- What to work on -
Would it be possible to quote, exactly and in full, the lines from the one with "item / CTS / global route" through the end of the entries below?

>>>

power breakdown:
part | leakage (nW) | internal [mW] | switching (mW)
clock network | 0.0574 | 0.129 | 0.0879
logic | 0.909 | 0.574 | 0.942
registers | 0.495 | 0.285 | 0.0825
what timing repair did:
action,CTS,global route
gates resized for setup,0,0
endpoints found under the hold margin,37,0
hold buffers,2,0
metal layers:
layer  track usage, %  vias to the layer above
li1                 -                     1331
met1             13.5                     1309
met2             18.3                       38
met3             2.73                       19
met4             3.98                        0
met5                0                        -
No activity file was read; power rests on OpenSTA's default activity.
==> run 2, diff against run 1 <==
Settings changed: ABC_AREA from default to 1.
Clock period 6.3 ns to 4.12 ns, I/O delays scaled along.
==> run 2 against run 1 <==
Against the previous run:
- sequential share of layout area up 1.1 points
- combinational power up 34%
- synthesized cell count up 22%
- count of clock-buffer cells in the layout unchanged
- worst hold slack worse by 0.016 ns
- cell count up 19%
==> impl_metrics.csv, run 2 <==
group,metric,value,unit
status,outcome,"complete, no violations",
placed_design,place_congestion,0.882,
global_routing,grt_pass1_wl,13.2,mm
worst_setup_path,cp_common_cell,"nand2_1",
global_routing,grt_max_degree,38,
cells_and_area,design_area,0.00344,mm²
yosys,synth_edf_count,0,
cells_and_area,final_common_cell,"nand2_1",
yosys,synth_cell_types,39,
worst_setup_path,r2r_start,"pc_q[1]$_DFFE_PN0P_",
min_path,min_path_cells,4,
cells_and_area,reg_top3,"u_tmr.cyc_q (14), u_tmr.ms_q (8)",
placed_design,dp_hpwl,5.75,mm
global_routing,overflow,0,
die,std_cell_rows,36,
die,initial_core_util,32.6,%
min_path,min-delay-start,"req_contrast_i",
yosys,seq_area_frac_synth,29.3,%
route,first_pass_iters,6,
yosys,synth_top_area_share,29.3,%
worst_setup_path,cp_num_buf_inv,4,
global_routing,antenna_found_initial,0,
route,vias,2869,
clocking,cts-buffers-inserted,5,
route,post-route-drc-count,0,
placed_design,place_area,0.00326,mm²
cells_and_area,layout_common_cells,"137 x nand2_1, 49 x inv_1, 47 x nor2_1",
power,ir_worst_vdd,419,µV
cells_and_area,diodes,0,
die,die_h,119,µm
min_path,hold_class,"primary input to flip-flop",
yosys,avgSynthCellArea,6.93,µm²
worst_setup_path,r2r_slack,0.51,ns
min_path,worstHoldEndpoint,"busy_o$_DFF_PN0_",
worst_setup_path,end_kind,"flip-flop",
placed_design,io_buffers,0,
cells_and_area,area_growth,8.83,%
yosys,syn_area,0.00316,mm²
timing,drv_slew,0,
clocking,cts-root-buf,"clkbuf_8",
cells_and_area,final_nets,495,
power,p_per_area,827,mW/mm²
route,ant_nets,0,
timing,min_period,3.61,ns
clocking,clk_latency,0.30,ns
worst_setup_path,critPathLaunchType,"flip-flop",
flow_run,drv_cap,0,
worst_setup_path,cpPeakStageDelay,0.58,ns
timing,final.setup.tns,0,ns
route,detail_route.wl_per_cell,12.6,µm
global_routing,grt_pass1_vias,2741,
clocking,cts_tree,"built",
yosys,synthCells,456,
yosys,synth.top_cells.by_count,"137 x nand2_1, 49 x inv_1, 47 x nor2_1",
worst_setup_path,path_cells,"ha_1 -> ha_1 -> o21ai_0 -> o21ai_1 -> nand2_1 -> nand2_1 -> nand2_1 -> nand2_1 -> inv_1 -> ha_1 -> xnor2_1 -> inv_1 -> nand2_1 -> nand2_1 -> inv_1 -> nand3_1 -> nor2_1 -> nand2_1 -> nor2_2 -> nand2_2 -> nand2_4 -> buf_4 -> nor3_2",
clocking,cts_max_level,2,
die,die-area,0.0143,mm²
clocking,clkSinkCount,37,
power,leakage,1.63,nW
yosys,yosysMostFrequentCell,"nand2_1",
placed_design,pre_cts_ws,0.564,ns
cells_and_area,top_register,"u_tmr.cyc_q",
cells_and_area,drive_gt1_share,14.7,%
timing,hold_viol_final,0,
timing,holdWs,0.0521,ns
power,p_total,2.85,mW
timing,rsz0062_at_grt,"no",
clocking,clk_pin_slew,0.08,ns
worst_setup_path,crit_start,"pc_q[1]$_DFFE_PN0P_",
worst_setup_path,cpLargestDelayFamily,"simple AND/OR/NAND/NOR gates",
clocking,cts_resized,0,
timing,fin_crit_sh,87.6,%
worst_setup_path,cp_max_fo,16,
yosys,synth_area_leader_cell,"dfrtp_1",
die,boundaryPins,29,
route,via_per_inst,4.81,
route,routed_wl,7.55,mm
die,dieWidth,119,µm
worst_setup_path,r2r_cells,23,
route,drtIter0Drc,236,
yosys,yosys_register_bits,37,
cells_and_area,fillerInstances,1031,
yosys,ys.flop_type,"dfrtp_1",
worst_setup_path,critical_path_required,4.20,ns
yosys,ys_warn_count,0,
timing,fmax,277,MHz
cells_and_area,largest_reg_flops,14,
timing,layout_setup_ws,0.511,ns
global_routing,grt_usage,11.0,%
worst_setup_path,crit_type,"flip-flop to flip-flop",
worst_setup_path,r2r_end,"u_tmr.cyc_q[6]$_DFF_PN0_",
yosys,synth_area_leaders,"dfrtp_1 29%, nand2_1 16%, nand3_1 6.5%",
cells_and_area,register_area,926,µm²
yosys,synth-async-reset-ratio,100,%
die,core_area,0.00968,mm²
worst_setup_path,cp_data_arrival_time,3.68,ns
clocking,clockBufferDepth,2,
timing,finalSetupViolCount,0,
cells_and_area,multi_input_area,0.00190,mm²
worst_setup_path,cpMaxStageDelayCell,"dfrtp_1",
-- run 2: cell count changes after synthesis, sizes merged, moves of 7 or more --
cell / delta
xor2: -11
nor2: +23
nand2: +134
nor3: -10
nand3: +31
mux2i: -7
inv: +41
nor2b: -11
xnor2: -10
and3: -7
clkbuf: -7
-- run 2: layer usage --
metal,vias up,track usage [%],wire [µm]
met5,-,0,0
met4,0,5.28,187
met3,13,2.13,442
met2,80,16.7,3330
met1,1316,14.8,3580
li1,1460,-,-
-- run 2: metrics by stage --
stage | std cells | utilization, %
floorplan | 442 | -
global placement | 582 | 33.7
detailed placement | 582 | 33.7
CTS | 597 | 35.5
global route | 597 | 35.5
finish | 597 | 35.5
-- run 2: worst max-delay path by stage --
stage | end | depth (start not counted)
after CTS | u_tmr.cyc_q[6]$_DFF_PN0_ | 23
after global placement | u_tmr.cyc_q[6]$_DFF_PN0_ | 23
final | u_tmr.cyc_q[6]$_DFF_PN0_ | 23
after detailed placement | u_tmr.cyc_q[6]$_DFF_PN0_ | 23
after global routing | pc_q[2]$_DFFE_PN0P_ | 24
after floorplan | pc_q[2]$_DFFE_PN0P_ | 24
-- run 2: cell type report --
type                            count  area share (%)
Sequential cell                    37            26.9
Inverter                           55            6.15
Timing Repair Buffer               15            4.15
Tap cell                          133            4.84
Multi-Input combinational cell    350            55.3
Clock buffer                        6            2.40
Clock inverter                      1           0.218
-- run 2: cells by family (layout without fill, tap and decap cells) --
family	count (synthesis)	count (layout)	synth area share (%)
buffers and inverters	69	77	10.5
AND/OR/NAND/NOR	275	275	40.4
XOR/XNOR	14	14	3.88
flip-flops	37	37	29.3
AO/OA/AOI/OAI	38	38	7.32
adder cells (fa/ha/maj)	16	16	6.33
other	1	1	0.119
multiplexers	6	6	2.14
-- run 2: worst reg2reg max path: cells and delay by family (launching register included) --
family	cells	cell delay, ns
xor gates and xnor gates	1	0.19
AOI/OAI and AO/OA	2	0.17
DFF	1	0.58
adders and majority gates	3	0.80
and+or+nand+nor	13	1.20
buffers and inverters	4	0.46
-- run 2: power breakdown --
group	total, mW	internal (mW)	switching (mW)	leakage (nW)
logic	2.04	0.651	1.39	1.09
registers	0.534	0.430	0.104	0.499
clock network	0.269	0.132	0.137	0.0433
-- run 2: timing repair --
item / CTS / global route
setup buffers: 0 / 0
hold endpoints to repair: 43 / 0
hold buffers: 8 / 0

<<<

- Task solution -
item / CTS / global route
setup buffers: 0 / 0
hold endpoints to repair: 43 / 0
hold buffers: 8 / 0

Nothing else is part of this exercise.